PM Modi Hails India's Best-Ever IChO Performance as All Four Win Gold
Synopsis
Key Takeaways
Prime Minister Narendra Modi on Sunday, 19 July 2026 congratulated four Indian students — Debadatta Priyadarshi, Harshit Singhal, Kabeer Chhillar, and Sandeep Kuchi — for winning gold medals at the 58th International Chemistry Olympiad (IChO), calling it India's best-ever performance at the prestigious competition.
Context
In his post on X, Modi wrote that India's 'Yuva Shakti' (youth power) 'continues to make a mark globally,' adding that the four students' 'brilliance, dedication and passion for science have made the entire nation proud.' He noted the result would 'motivate countless young minds to study and excel in chemistry.' All four members of India's four-student team returned with gold — a clean sweep that marks the country's strongest showing in the olympiad's history.
The International Chemistry Olympiad is an annual global competition for secondary-school students, held each July and widely regarded as the most rigorous pre-university chemistry contest in the world. India has participated since 1999, with teams selected and trained by the Homi Bhabha Centre for Science Education (HBCSE), a unit of the Tata Institute of Fundamental Research.
Policy Backdrop
HBCSE runs the National Standard Examination in Chemistry and a multi-stage training camp that culminates in the selection of a four-member squad. The programme sits within a broader olympiad ecosystem covering physics, mathematics, biology, and astronomy, all of which have produced incremental medal gains over the past two decades.

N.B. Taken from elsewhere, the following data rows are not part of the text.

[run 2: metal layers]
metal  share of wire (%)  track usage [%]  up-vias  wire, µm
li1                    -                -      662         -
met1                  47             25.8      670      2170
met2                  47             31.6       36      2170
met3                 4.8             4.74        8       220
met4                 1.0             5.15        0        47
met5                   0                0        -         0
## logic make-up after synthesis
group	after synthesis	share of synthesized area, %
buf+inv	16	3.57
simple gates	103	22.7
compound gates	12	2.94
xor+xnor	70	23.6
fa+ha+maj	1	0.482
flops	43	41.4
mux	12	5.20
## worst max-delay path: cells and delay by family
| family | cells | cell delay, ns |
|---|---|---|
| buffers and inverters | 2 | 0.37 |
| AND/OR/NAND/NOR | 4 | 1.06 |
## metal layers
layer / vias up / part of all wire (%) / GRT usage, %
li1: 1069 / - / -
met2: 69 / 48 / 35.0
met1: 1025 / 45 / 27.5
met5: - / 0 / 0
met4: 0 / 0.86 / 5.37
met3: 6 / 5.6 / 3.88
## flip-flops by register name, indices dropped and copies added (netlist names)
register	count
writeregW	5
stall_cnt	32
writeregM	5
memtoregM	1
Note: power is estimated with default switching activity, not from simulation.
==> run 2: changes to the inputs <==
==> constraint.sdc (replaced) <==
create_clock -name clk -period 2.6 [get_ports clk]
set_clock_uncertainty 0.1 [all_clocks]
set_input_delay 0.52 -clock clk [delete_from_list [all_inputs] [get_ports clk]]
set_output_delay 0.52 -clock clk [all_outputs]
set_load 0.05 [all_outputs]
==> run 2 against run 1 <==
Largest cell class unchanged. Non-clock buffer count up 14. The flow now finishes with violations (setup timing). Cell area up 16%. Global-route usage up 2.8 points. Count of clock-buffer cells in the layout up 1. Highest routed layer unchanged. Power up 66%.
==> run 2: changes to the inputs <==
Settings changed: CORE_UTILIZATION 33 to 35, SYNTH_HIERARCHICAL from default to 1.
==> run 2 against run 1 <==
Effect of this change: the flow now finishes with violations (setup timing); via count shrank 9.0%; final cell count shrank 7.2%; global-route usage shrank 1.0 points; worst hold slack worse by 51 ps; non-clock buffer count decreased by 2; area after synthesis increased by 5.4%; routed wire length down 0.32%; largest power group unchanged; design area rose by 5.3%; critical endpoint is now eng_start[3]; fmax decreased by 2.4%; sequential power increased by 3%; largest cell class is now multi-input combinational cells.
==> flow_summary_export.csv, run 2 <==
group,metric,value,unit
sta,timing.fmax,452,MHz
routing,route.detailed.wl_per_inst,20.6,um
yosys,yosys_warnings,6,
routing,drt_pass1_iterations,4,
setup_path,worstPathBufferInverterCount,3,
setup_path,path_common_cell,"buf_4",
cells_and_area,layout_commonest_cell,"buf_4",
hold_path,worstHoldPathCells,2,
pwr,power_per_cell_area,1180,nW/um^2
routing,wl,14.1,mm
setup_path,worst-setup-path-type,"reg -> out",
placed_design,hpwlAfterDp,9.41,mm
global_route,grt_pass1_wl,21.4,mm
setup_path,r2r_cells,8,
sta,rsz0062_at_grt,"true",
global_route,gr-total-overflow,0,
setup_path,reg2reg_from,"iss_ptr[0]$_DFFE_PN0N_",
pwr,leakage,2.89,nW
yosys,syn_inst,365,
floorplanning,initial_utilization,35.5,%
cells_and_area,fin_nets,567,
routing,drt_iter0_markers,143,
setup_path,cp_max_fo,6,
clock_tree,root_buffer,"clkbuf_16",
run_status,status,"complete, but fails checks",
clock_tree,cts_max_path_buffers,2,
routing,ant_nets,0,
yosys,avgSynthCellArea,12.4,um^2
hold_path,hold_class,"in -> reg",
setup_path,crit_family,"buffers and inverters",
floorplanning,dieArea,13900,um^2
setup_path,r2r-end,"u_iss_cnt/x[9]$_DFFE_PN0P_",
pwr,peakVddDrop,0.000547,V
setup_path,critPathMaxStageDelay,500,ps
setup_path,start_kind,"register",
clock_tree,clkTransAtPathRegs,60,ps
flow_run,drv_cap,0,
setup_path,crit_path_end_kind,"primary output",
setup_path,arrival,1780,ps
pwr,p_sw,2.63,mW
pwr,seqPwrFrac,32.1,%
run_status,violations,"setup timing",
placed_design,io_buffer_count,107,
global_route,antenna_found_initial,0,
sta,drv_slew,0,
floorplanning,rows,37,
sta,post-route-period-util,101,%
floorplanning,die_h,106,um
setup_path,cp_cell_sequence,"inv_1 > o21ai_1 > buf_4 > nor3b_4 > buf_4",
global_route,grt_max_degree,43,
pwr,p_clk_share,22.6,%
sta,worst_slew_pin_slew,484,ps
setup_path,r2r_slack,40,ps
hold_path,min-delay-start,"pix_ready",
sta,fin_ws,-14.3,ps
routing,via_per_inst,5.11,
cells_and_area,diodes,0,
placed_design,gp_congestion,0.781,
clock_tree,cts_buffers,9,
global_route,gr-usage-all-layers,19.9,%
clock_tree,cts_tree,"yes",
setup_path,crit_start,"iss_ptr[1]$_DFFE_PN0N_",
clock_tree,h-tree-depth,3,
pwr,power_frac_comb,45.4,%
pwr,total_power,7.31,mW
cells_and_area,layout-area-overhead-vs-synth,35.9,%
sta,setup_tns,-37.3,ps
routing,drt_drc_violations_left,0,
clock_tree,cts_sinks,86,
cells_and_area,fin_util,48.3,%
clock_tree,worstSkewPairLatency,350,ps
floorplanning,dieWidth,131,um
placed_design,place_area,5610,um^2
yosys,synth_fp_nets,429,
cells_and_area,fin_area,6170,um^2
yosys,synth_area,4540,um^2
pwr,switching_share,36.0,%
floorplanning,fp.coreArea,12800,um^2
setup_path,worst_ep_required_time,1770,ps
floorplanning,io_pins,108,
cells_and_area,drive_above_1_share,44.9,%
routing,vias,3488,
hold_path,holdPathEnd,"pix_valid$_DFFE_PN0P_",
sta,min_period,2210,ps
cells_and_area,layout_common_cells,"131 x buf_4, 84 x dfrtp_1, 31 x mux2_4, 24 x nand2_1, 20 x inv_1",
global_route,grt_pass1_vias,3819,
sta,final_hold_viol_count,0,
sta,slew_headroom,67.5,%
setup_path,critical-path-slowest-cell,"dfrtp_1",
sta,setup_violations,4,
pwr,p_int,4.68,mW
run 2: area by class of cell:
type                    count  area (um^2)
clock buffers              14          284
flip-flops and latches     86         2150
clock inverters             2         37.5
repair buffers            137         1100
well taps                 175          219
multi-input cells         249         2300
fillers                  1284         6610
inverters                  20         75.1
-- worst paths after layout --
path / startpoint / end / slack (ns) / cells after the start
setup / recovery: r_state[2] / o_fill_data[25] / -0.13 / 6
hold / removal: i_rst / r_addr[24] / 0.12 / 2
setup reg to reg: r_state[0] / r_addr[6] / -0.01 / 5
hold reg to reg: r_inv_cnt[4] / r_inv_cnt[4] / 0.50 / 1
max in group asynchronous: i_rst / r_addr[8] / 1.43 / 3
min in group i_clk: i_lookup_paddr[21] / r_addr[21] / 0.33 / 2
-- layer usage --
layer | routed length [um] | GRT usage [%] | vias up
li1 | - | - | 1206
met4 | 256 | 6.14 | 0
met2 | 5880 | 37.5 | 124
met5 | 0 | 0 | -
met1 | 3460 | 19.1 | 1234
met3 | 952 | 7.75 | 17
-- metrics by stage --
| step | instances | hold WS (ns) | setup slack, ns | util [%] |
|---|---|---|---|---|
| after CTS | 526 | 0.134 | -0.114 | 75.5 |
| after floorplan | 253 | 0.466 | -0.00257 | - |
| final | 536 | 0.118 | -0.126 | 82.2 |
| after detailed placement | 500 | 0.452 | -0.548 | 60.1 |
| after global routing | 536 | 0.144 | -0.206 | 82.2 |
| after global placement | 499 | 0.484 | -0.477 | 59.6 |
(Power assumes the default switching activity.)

The government's INSPIRE scheme, launched in 2008, provides scholarships and mentorship to top-performing school students in science, creating a pipeline that feeds into olympiad preparation. The National Education Policy 2020 further emphasised early identification of talent and research-oriented science education at the secondary level — a framework that directly supports the kind of specialised coaching HBCSE provides.
Stakeholders and Impact
The four gold medallists — Debadatta Priyadarshi, Harshit Singhal, Kabeer Chhillar, and Sandeep Kuchi — are among a small cohort of students who each year undergo months of intensive residential training at HBCSE before representing India on the global stage. Their clean sweep is a milestone for the programme and for Indian science education broadly.
Beyond individual recognition, the result carries institutional weight. A perfect gold-medal haul signals that India's olympiad infrastructure — selection rigour, training depth, and institutional support — has matured significantly. Aspiring researchers across the country, particularly those enrolled in science-focused secondary schools, are likely to view this outcome as evidence that the path from classroom to international podium is achievable.
What's Next
Attention will now turn to parallel performances at the International Physics Olympiad, International Mathematical Olympiad, and International Biology Olympiad in the same season, as India seeks to build on its growing reputation across science disciplines. The 59th IChO will provide the next benchmark for whether this year's clean sweep can be matched or exceeded.
Domestically, the result may strengthen calls for expanded HBCSE training capacity and greater budgetary support for olympiad programmes in the upcoming Union Budget cycle, as policymakers look to institutionalise what has so far been an incremental success story.